● **WHAT TO PRODUCE**
Could you filter the records below and return each line that holds "SRAM"?

● **DATA SUPPLIED**
________

<file path="src/core/nvsc_pkg.sv">
`default_nettype none
package nvsc_pkg;
    localparam int CLK_PERIOD_NS = 40;
    localparam int CNT_W         = 18;

    // times as printed, in their own units
    localparam int READ_ACCESS_NS           = 45;
    localparam int WRITE_PULSE_NS           = 30;
    localparam int HW_REQUEST_PULSE_NS      = 20;
    localparam int REQUEST_TO_BUSY_NS       = 300;
    localparam int INHIBIT_RELEASE_NS       = 700;
    localparam int RECALL_DURATION_US       = 20;
    localparam int STORE_DURATION_MS        = 10;
    localparam int POWERUP_RECALL_DURATION_US = 550;

    // host waits out a device maximum, so every count rounds up
    function automatic int cycUp(input int ns);
        int c;
        c = (ns + CLK_PERIOD_NS - 1) / CLK_PERIOD_NS;
        return (c < 1) ? 1 : c;
    endfunction : cycUp

    localparam int READ_CYC      = cycUp(READ_ACCESS_NS);
    localparam int PULSE_CYC     = cycUp(WRITE_PULSE_NS);
    localparam int REQ_MIN_CYC   = cycUp(HW_REQUEST_PULSE_NS);
    localparam int REQ_CYC       = cycUp(REQUEST_TO_BUSY_NS);
    localparam int RECOVER_CYC   = cycUp(INHIBIT_RELEASE_NS);
    localparam int RECALL_CYC    = cycUp(RECALL_DURATION_US * 1000);
    localparam int STORE_CYC     = cycUp(STORE_DURATION_MS * 1000000);
    localparam int POWERUP_CYC   = cycUp(POWERUP_RECALL_DURATION_US * 1000);
    localparam int SYNC_CYC      = 2;

    localparam logic [14:0] ADDR_RST   = 15'h0000;
    localparam logic [7:0]  DATA_RST   = 8'h00;
    localparam logic [2:0]  SEQ_LAST   = 3'h5;
    localparam logic [13:0] SEQ_ADDR0  = 14'h0E38;
    localparam logic [13:0] SEQ_ADDR1  = 14'h31C7;
    localparam logic [13:0] SEQ_ADDR2  = 14'h03E0;
    localparam logic [13:0] SEQ_ADDR3  = 14'h3C1F;
    localparam logic [13:0] SEQ_ADDR4  = 14'h303F;
    localparam logic [13:0] STORE_ADDR = 14'h0FC0;
    localparam logic [13:0] RECALL_ADDR = 14'h0C63;

    typedef enum logic [2:0] {
        OP_READ, OP_WRITE, OP_SW_STORE, OP_SW_RECALL, OP_HW_STORE
    } nvsc_op_type;

    typedef struct packed {
        nvsc_op_type op;
        logic [14:0] addr;
        logic [7:0]  wdata;
    } nvsc_cmd_type;

    typedef struct packed {
        logic        chipEnableN;
        logic        outputEnableN;
        logic        writeEnableN;
        logic [14:0] addressBus;
        logic [7:0]  dataBusOut;
        logic        dataBusOe;
        logic        storeBusyNOut;
        logic        storeBusyNOe;
    } nvsc_pin_type;

    localparam nvsc_pin_type PIN_RST = '{1'b1, 1'b1, 1'b1, ADDR_RST, DATA_RST,
                                         1'b0, 1'b0, 1'b0};

    function automatic logic [14:0] seqAddr(input logic [2:0] idx, input logic recall);
        logic [13:0] a;
        unique case (idx)
            3'h0: a = SEQ_ADDR0;
            3'h1: a = SEQ_ADDR1;
            3'h2: a = SEQ_ADDR2;
            3'h3: a = SEQ_ADDR3;
            3'h4: a = SEQ_ADDR4;
            default: a = recall ? RECALL_ADDR : STORE_ADDR;
        endcase
        return {1'b0, a};
    endfunction : seqAddr
endpackage : nvsc_pkg
`default_nettype wire

</file>
<file path="src/core/nvsc_sync.sv">
`timescale 1ns/1ps
`default_nettype none
module nvsc_sync #(
    parameter int          W       = 1,
    parameter logic [W-1:0] RST_VAL = '0
) (
    // clock and reset
    input  wire logic         clk_sys,
    input  wire logic         rst,
    // pins in, synchronised out
    input  wire logic [W-1:0] asyncIn,
    output logic      [W-1:0] syncOut
);
    logic [W-1:0] stage1_ff;
    logic [W-1:0] stage2_ff;

    always_ff @(posedge clk_sys) begin
        if (rst) begin
            stage1_ff <= RST_VAL;
            stage2_ff <= RST_VAL;
        end else begin
            stage1_ff <= asyncIn;
            stage2_ff <= stage1_ff;
        end
    end

    assign syncOut = stage2_ff;
endmodule : nvsc_sync
`default_nettype wire

</file>
<file path="src/core/nvsc_ctrl.sv">
// Function
// RQ1: device reads when chip and output enable low, write and busy high.
// RQ2: read data follows address changes and stays valid until control changes.
// RQ3: device writes when chip and write enable low; data taken at end.
// RQ4: host holds address stable across the whole write cycle.
// RQ5: device floats outputs during write; host keeps output enable high.
// RQ6: device latches recall at power-up and runs it above switch threshold.
// RQ7: power-up recall completes within 550 microseconds.
// RQ8: host presents no write condition when power-up recall ends.
// RQ9: six chip-enable reads ending 0FC0 start a software store.
// RQ10: six reads, same first five, ending 0C63 start a recall, low 14 bits compared.
// RQ11: host toggles chip enable per sequence access, write enable high throughout.
// RQ12: any other access between steps abandons the sequence.
// RQ13: sequence accepted with output enable either level; reads only.
// RQ14: after sixth address, store runs, access blocked up to 10 ms.
// RQ15: store erases nonvolatile copy, then programs it from SRAM.
// RQ16: during store or recall normal SRAM access is refused.
// RQ17: hardware store request holds store-busy low at least 20 ns.
// RQ18: device allows a running cycle at least 1 us before storing.
// RQ19: device drives store-busy low within 300 ns of request.
// RQ20: inhibit lifts within 700 ns after store-busy returns high.
// RQ21: supply loss drives store-busy low 1 us for automatic store.
// RQ22: with no write since last nonvolatile cycle, automatic store skipped.
// RQ23: device holds store-busy low for the whole store.
// RQ24: writes requested while store-busy low are blocked.
// RQ25: after store the device stays disabled until store-busy seen high.
// RQ26: software recall finishes within recall duration, then access resumes.
`timescale 1ns/1ps
`default_nettype none
module nvsc_ctrl #(
    parameter int STORE_WAIT_CYC   = nvsc_pkg::STORE_CYC,
    parameter int POWERUP_WAIT_CYC = nvsc_pkg::POWERUP_CYC
) (
    // clock and reset
    input  wire logic                   clk_sys,
    input  wire logic                   rst,
    // command port
    input  wire logic                   cmdValid,
    input  wire nvsc_pkg::nvsc_cmd_type cmd,
    output logic                        cmdReady,
    // answers and status
    output logic                        rspValid,
    output logic [7:0]                  rspData,
    output logic                        nvBusy,
    // memory pins
    output nvsc_pkg::nvsc_pin_type      pinOut,
    input  wire logic [7:0]             dataBusIn,
    input  wire logic                   storeBusyNIn
);
    import nvsc_pkg::*;

    typedef enum logic [3:0] {
        ST_PWRUP, ST_IDLE, ST_READ, ST_WSETUP, ST_WPULSE, ST_WHOLD,
        ST_SEQSETUP, ST_SEQPULSE, ST_NVWAIT, ST_HWREQ, ST_BUSYWAIT, ST_RECOVER
    } nvsc_state_type;

    localparam logic [CNT_W-1:0] CNT_READ  = CNT_W'(READ_CYC + SYNC_CYC - 1);
    localparam logic [CNT_W-1:0] CNT_PULSE = CNT_W'(PULSE_CYC - 1);
    localparam logic [CNT_W-1:0] CNT_REQ   = CNT_W'(REQ_CYC - 1);
    localparam logic [CNT_W-1:0] CNT_REC   = CNT_W'(RECOVER_CYC - 1);
    localparam logic [CNT_W-1:0] CNT_RCL   = CNT_W'(RECALL_CYC - 1);
    localparam logic [CNT_W-1:0] CNT_STORE = CNT_W'(STORE_WAIT_CYC - 1);
    localparam logic [CNT_W-1:0] CNT_PWRUP = CNT_W'(POWERUP_WAIT_CYC - 1);

    nvsc_state_type   state_ff, nxt_state;
    logic [CNT_W-1:0] cnt_ff, nxt_cnt;
    logic [2:0]       seqIdx_ff, nxt_seqIdx;
    logic             recall_ff, nxt_recall;
    nvsc_pin_type     pin_ff, nxt_pin;
    logic             ready_ff, nxt_ready;
    logic             rspValid_ff, nxt_rspValid;
    logic [7:0]       rspData_ff, nxt_rspData;
    logic             nvBusy_ff, nxt_nvBusy;
    logic [7:0]       dataSync;
    logic             busySync;

    // pins come from outside the clock domain
    nvsc_sync #(.W(9), .RST_VAL(9'h100)) u_sync (
        .clk_sys (clk_sys),
        .rst     (rst),
        .asyncIn ({storeBusyNIn, dataBusIn}),
        .syncOut ({busySync, dataSync})
    );

    always_comb begin
        nxt_state    = state_ff;
        nxt_cnt      = (cnt_ff != '0) ? cnt_ff - CNT_W'(1) : cnt_ff;
        nxt_seqIdx   = seqIdx_ff;
        nxt_recall   = recall_ff;
        nxt_pin      = pin_ff;
        nxt_rspValid = 1'b0;
        nxt_rspData  = rspData_ff;
        unique case (state_ff)
            ST_PWRUP: begin
                // write enable stays high until recall is surely over
                nxt_pin.writeEnableN = 1'b1; // RQ8
                if (cnt_ff == '0) begin
                    nxt_state = ST_IDLE;
                end
            end
            ST_IDLE: begin
                // a command taken while ready is never dropped; device inhibits it
                if (cmdValid && ready_ff) begin
                    nxt_pin.addressBus = cmd.addr;
                    unique case (cmd.op)
                        OP_READ: begin
                            nxt_pin.chipEnableN   = 1'b0;
                            nxt_pin.outputEnableN = 1'b0;
                            nxt_cnt               = CNT_READ;
                            nxt_state             = ST_READ;
                        end
                        OP_WRITE: begin
                            // address and data settle before enables fall
                            nxt_pin.dataBusOut = cmd.wdata;
                            nxt_pin.dataBusOe  = 1'b1;
                            nxt_state          = ST_WSETUP; // RQ4
                        end
                        OP_SW_STORE, OP_SW_RECALL: begin
                            nxt_recall         = (cmd.op == OP_SW_RECALL);
                            nxt_seqIdx         = 3'h0;
                            nxt_pin.addressBus = seqAddr(3'h0, cmd.op == OP_SW_RECALL);
                            nxt_state          = ST_SEQSETUP;
                        end
                        OP_HW_STORE: begin
                            nxt_pin.storeBusyNOe = 1'b1; // RQ17
                            nxt_cnt              = CNT_REQ;
                            nxt_state            = ST_HWREQ;
                        end
                        default: begin
                            nxt_state = ST_IDLE;
                        end
                    endcase
                end else if (!busySync) begin
                    // store in progress: keep off the bus until it ends
                    nxt_state = ST_BUSYWAIT; // RQ24
                end
            end
            ST_READ: begin
                // wait covers access time plus synchroniser latency
                if (cnt_ff == '0) begin
                    nxt_rspData           = dataSync;
                    nxt_rspValid          = 1'b1;
                    nxt_pin.chipEnableN   = 1'b1;
                    nxt_pin.outputEnableN = 1'b1;
                    nxt_state             = ST_IDLE;
                end
            end
            ST_WSETUP: begin
                nxt_pin.chipEnableN  = 1'b0;
                nxt_pin.writeEnableN = 1'b0;
                nxt_cnt              = CNT_PULSE;
                nxt_state            = ST_WPULSE;
            end
            ST_WPULSE: begin
                if (cnt_ff == '0) begin
                    nxt_pin.chipEnableN  = 1'b1;
                    nxt_pin.writeEnableN = 1'b1;
                    nxt_state            = ST_WHOLD;
                end
            end
            ST_WHOLD: begin
                // data and address held one cycle past the rising enables
                nxt_pin.dataBusOe = 1'b0; // RQ4
                nxt_rspValid      = 1'b1;
                nxt_state         = ST_IDLE;
            end
            ST_SEQSETUP: begin
                // each step is its own chip-enable pulse, write enable high
                nxt_pin.chipEnableN  = 1'b0; // RQ11
                nxt_pin.writeEnableN = 1'b1; // RQ11
                nxt_cnt              = CNT_PULSE;
                nxt_state            = ST_SEQPULSE;
            end
            ST_SEQPULSE: begin
                if (cnt_ff == '0) begin
                    nxt_pin.chipEnableN = 1'b1; // RQ11
                    if (seqIdx_ff == SEQ_LAST) begin
                        nxt_cnt   = recall_ff ? CNT_RCL : CNT_STORE; // RQ14 RQ26
                        nxt_state = ST_NVWAIT;
                    end else begin
                        nxt_seqIdx         = seqIdx_ff + 3'h1;
                        nxt_pin.addressBus = seqAddr(seqIdx_ff + 3'h1, recall_ff); // RQ9 RQ10
                        nxt_state          = ST_SEQSETUP;
                    end
                end
            end
            ST_NVWAIT: begin
                // device refuses access for the whole nonvolatile cycle
                if (cnt_ff == '0) begin
                    nxt_state = ST_BUSYWAIT; // RQ16
                end
            end
            ST_HWREQ: begin
                // held past the busy response time, then the pin is let go
                if (cnt_ff == '0) begin
                    nxt_pin.storeBusyNOe = 1'b0; // RQ17
                    nxt_state            = ST_BUSYWAIT;
                end
            end
            ST_BUSYWAIT: begin
                if (busySync && !pin_ff.storeBusyNOe) begin
                    nxt_cnt   = CNT_REC; // RQ25
                    nxt_state = ST_RECOVER;
                end
            end
            ST_RECOVER: begin
                if (!busySync) begin
                    nxt_state = ST_BUSYWAIT;
                end else if (cnt_ff == '0) begin
                    nxt_state = ST_IDLE; // RQ20
                end
            end
        endcase
        nxt_ready  = (nxt_state == ST_IDLE) && busySync && !(cmdValid && ready_ff);
        nxt_nvBusy = !(nxt_state inside {ST_IDLE, ST_READ, ST_WSETUP, ST_WPULSE, ST_WHOLD});
    end

    always_ff @(posedge clk_sys) begin
        if (rst) begin
            state_ff    <= ST_PWRUP;
            cnt_ff      <= CNT_PWRUP;
            seqIdx_ff   <= 3'h0;
            recall_ff   <= 1'b0;
            pin_ff      <= PIN_RST;
            ready_ff    <= 1'b0;
            rspValid_ff <= 1'b0;
            rspData_ff  <= DATA_RST;
            nvBusy_ff   <= 1'b1;
        end else begin
            state_ff    <= nxt_state;
            cnt_ff      <= nxt_cnt;
            seqIdx_ff   <= nxt_seqIdx;
            recall_ff   <= nxt_recall;
            pin_ff      <= nxt_pin;
            ready_ff    <= nxt_ready;
            rspValid_ff <= nxt_rspValid;
            rspData_ff  <= nxt_rspData;
            nvBusy_ff   <= nxt_nvBusy;
        end
    end

    assign pinOut   = pin_ff;
    assign cmdReady = ready_ff;
    assign rspValid = rspValid_ff;
    assign rspData  = rspData_ff;
    assign nvBusy   = nvBusy_ff;

    AST_WRITE_ADDR_STABLE: assert property (@(posedge clk_sys) disable iff (rst) // RQ4
        (!pin_ff.writeEnableN && !pin_ff.chipEnableN) |=> $stable(pin_ff.addressBus))
        else $error("address moved while write enables were low");

    AST_NO_WRITE_IN_PWRUP: assert property (@(posedge clk_sys) disable iff (rst) // RQ8
        (state_ff == ST_PWRUP) |-> (pin_ff.writeEnableN && pin_ff.chipEnableN))
        else $error("write condition present during power-up recall");

    AST_SEQ_WE_HIGH: assert property (@(posedge clk_sys) disable iff (rst) // RQ11
        (state_ff inside {ST_SEQSETUP, ST_SEQPULSE}) |-> pin_ff.writeEnableN)
        else $error("write enable low inside the software sequence");

    AST_SEQ_CE_TOGGLE: assert property (@(posedge clk_sys) disable iff (rst) // RQ11
        (state_ff == ST_SEQSETUP) |=> $fell(pin_ff.chipEnableN) ##1 pin_ff.chipEnableN)
        else $error("sequence step not framed by one chip-enable pulse");

    AST_HW_PULSE_WIDTH: assert property (@(posedge clk_sys) disable iff (rst) // RQ17
        $rose(pin_ff.storeBusyNOe) |-> pin_ff.storeBusyNOe[*8] ##1 !pin_ff.storeBusyNOe)
        else $error("store request pulse of wrong length");

    COV_READ:   cover property (@(posedge clk_sys) disable iff (rst) rspValid_ff && pin_ff.writeEnableN);
    COV_WRITE:  cover property (@(posedge clk_sys) disable iff (rst) state_ff == ST_WHOLD);
    COV_SEQ:    cover property (@(posedge clk_sys) disable iff (rst)
        state_ff == ST_SEQPULSE && seqIdx_ff == SEQ_LAST);
    COV_HWBUSY: cover property (@(posedge clk_sys) disable iff (rst)
        state_ff == ST_BUSYWAIT && !busySync);
endmodule : nvsc_ctrl
`default_nettype wire

</file>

________

● **EXERCISE RESULT**
// RQ15: store erases nonvolatile copy, then programs it from SRAM.
// RQ16: during store or recall normal SRAM access is refused.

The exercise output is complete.